If you have a large vocabulary and a sentence that uses a lot of infrequent words, doesn't this cause the method to skip a lot of the infrequent words in creating skipgrams? Given the values of a sampling_table that is log-linear like a zipf distribution, doesn't this mean you can end up with no skip grams at all?
Very confused by this. I am trying to replicate the Word2Vec tutorial hand don't understand or how the sampling_table
is being used.
In the source code, this is the lines in question:
if sampling_table[wi] < random.random():
continue
This looks like the frequent-word-downsampling feature common in word2vec implementations. (In the original Google word2vec.c
code release, and the Python Gensim library, it's adjusted by the sample
parameter.)
In practice, it's likely sampling_table
has been precalculated so that the rarest words are always used, common words skipped a little, and the very-most-common words skipped a lot.

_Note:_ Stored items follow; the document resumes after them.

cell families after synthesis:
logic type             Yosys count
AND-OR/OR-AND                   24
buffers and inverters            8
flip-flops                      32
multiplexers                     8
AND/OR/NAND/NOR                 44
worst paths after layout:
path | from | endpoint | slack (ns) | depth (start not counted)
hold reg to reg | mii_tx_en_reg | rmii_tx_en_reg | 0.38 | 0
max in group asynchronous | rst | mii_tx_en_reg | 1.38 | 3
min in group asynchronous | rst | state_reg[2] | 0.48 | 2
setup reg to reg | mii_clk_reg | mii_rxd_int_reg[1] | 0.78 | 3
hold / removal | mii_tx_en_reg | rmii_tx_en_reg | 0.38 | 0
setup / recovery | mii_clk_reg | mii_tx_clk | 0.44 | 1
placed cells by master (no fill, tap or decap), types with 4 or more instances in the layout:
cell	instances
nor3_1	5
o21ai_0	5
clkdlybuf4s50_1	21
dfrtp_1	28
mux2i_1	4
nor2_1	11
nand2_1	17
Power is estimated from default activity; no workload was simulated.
`flow/run.sh`:
```
#!/bin/bash
# OpenROAD 26Q1-2900-gdf79404cd8, Yosys 0.63+post, stock flow scripts
make -C /OpenROAD-flow-scripts/flow DESIGN_CONFIG=/design/flow/config.mk WORK_HOME=/design/flow/orfs finish
```
`flow/constraint.sdc`:
```
current_design part1

set clk_period 1.2
set clk_io_pct 0.2

create_clock -name clk0 -period $clk_period [get_ports {Clock}]

set non_clock_inputs [all_inputs -no_clocks]
set_input_delay [expr $clk_period * $clk_io_pct] -clock clk0 $non_clock_inputs
set_output_delay [expr $clk_period * $clk_io_pct] -clock clk0 [all_outputs]
```
`flow/design.v`:
```
module part1(Clock, Resetn, w, z, CurState);
   input Clock;
   input Resetn;
   input w;
   output z;
   output [3:0] CurState;
    reg [3:0] y_Q, Y_D;  
    localparam A = 4'b0000, B = 4'b0001, C = 4'b0010, D = 4'b0011, E = 4'b0100, F = 4'b0101, G = 4'b0110;
    always@(*)
    begin: state_table
        case (y_Q)
            A: begin
                   if (!w) Y_D = A;
                   else Y_D = B;
               end
            B: begin
                   if(!w) Y_D = A;
                   else Y_D = C;
               end
            C: begin
                   if(!w) Y_D = E;
                   else Y_D = D;
               end
            D: begin
                   if(!w) Y_D = E;
                   else Y_D = F;
               end
            E: begin
                   if(!w) Y_D = A;
                   else Y_D = G;
               end
            F: begin
                   if(!w) Y_D = E;
                   else Y_D = F;
               end
            G: begin
                   if(!w) Y_D = A;
                   else Y_D = C;
               end
            default: Y_D = A;
        endcase
    end  
    always @(posedge Clock)
    begin: state_FFs
        if(Resetn == 1'b0)
            y_Q <=  A;  
        else
            y_Q <= Y_D;
    end  
    assign z = ((y_Q == F) | (y_Q == G));
    assign CurState = y_Q;
endmodule
```
`flow/config.mk`:
```
export PLATFORM = sky130hd
export DESIGN_NAME = part1
export DESIGN_NICKNAME = part1
export VERILOG_FILES = /design/flow/design.v
export SDC_FILE = /design/flow/constraint.sdc
export NUM_CORES = 4
export LEC_CHECK = 1
export CORE_AREA = 10 10 70 70
export DIE_AREA = 0 0 80 80
```
==> notes.md <==
yosys + openroad results -> RSZ-0062 raised after global routing=yes, Worst Path Max Fanout=4, vias=162, Layout Cells excl Fill=around 79, share of layout cells above drive strength 1=between 40% and 50%, FP Util=~4.7%, Worst Reg-to-Reg Cells=5, CP Class=register to output port, vias in the first global route=193, WP buf/inv=1, largest registers in the final layout=y_Q (3), crit path time final=approximately 1.2 ns, largest net degree at the start of global routing=5, row count=21, Avg Cell Area, Syn=8.495 um2, PortBufs=6, Via density=2.051, Max Slew Vio Count=0, CP Cell Sequence=nand2b_4, a21boi_2, buf_2, hold endpoint=y_Q[2], power density cells=a little under 1000 nW/um2, FF-to-FF End=y_Q[1], Max stage delay on crit path=around 0.34 ns, met1 GRT Util=1.328%, clock sinks=3, Antenna diodes=0, Slowest-stage cell, CP=dfxtp_2, status=completed, Ys Warns=1, root buffer cell=clkbuf_4, Final setup viols=0, Cells after Synth=19, hold_sp=Resetn, VDD IR max=roughly 0.00019 V, Largest Register=y_Q, count of cell types in the netlist=14, max-cap violations=0, H-Tree Depth=1, CTS Buffer Depth=2, core area=around 3400 um2, final hold violations=0, initial antenna violation count=0, met2 usage=2.087%, Final Power=about 0.34 mW, kind of end point of the critical path=output port, Mapped Area=roughly 160 um2, max FFs per register=3, chip width=approximately 80 um, max frequency=between 800 and 900 MHz, clock skew=between 0.0015 and 0.002 ns, met3 GRT Util=1.818%, Worst-path clk slew=roughly 0.040 ns, final period utilization=a little over nine tenths, Critical Path RT=~0.96 ns, WHS Path Cells=2, register area share after synthesis=a little under two fifths, post-route ant nets=0, delay-heaviest family, CP=flip-flops, 1st-iter DRT viols=3, GP Congestion=~0.7, global route overflow=0, post-DR wirelength/cell=between 5 and 6 um, tool warning count=27, IO Count=8, area grow syn2layout=117.1%, DR DRC count=0, Worst-Skew Late Latency=approximately 0.23 ns, CTS tree=done, crit path launch type=register, global-route wire length before repair=approximately 740 um, WP data arrival=about 0.93 ns, yosys cell count=19, leakage=roughly 0.14 nW, Routed Wire Length=roughly 470 um, drt pass-1 iters=2, Min-Delay Path Class=input pin to register, dpl cells=around 74, Yosys chip area=161.4 um2, Worst R2R Start=y_Q[2], layer with the highest usage=met2, r2r setup slk=0.21 ns, Die Span Y=80 um, die area=6400 um2, CTS buffer count=3, all-layer global routing usage=under 10%, Synth flops=3
module counter_full(q, Clock, Clear_b, Enable);
	input Clock, Clear_b, Enable;
	output reg[3:0] q; 
	always@(posedge Clock) 
		begin
			if(Clear_b  ==  1'b0) 
				q <= 4'b000; 
			else if(Enable)			 
				q <= q + 1; 
		end
endmodule 
module RateDividerCounter(Speed, Out, ClockIn, Clear_b);
	input [1:0] Speed;
	input	ClockIn, Clear_b;
	output reg [10:0] Out;
	reg [10:0] d;
	always @(Speed)
	begin
	case (Speed)
		2'b00: d <= 11'b00000000000;
		2'b01: d <= 11'b00111110011;
		2'b10: d <= 11'b01111100111;
		2'b11: d <= 11'b11111001111;
		default: d <= 11'b00000000000;
	endcase
	end
	always@ (posedge ClockIn)
	begin
		if(Clear_b)
			Out <= 11'b00000000000;
		else if (Out == 11'b00000000000)				
			Out <= d;
		else  
			Out <= Out - 1;
		end
endmodule
<file path="./run.sh">
#!/bin/bash
# OpenROAD 26Q1-2900-gdf79404cd8, Yosys 0.63+post, stock flow scripts
make -C /OpenROAD-flow-scripts/flow DESIGN_CONFIG=/design/flow/config.mk WORK_HOME=/design/flow/orfs finish
</file>
<file path="./config.mk">
export PLATFORM = sky130hd
export DESIGN_NAME = vga_controller
export DESIGN_NICKNAME = vga_controller
export VERILOG_FILES = /design/flow/design.v
export SDC_FILE = /design/flow/constraint.sdc
export NUM_CORES = 4
export LEC_CHECK = 1
export CORE_UTILIZATION = 40
</file>
<file path="./constraint.sdc">
current_design vga_controller

set clk_period 3.2
set clk_io_pct 0.2

create_clock -name clk0 -period $clk_period [get_ports {clk25}]

set non_clock_inputs [all_inputs -no_clocks]
set_input_delay [expr $clk_period * $clk_io_pct] -clock clk0 $non_clock_inputs
set_output_delay [expr $clk_period * $clk_io_pct] -clock clk0 [all_outputs]
</file>
<file path="./design.v">
`timescale 1ns/1ns
module vga_controller(
    input wire sys_clk,
    input wire clk25,
    input wire reset,
    input wire [11:0] ram_output_data,
    input wire ready_display,
    output wire [16:0] read_RAM_address,
    output wire [3:0] vga_red,
    output wire [3:0] vga_green,
    output wire [3:0] vga_blue,
    output wire vga_hsync,
    output wire vga_vsync,
    input wire testmode
);
reg [3:0] vga_red_reg;
reg [3:0] vga_green_reg;
reg [3:0] vga_blue_reg;
reg hsync_reg = 0;
reg vsync_reg = 0;
reg [9:0] hcount = 0;
reg [9:0] vcount = 0;
reg [16:0] read_RAM_address_reg;
assign read_RAM_address = read_RAM_address_reg;
assign vga_red = vga_red_reg;
assign vga_green = vga_green_reg;
assign vga_blue = vga_blue_reg;
assign vga_hsync = hsync_reg;
assign vga_vsync = vsync_reg;
always @(posedge clk25 or negedge reset) begin
    if (!reset) begin
        read_RAM_address_reg <= #1 {17{1'b0}};    
        hcount <= #1 1'b0;
        vcount <= #1 1'b0;
        vga_red_reg <= #1 4'b0000;
        vga_green_reg <= #1 4'b0000;
        vga_blue_reg <= #1 4'b0000;
    end
    else begin
        hcount <= #1 (hcount == 799) ? 0 : hcount + 1;    
        hsync_reg <= #1 (hcount >= 659 && hcount <= 755) ? 0 : 1;
        if (hcount == 699)
            vcount <= #1 (vcount == 524) ? 0 : vcount + 1;
        vsync_reg <= #1 (vcount == 494) ? 0 : 1;
        if (hcount < 320 && vcount < 240) begin
            if (testmode) begin
                vga_red_reg <= #1 4'b0111;
                vga_green_reg <= #1 4'b0111;
                vga_blue_reg <= #1 4'b0111; 
            end
            else begin                
                vga_red_reg[3:0] <= #1 ram_output_data[11:8];
                vga_green_reg[3:0] <= #1 ram_output_data[7:4];
                vga_blue_reg[3:0] <= #1 ram_output_data[3:0];
            end
            read_RAM_address_reg <= #1 hcount + 320 * vcount + 1;
        end
        else begin
            vga_red_reg <= #1 4'b0000;
            vga_green_reg <= #1 4'b0000;
            vga_blue_reg <= #1 4'b0000; 
        end
        if (vcount >= 240) 
            read_RAM_address_reg <= #1 0;
    end    
end
endmodule
</file>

That seems to be the intent reflected by the comment for make_sample_table()
.
You could go ahead and call that with a probe value, like say 1000 for a 100-word vocabulary, and see what sampleing_table
it gives back. I suspect it'll be numbers close to 1.0
early (drop lots of common words), and close to 0.0
late (keep most/all rare words).
This tends to improve word-vector quality, by reserving more relative attention for medium- and low-frequency words, and not exessively overtraining/overweighting plentiful words.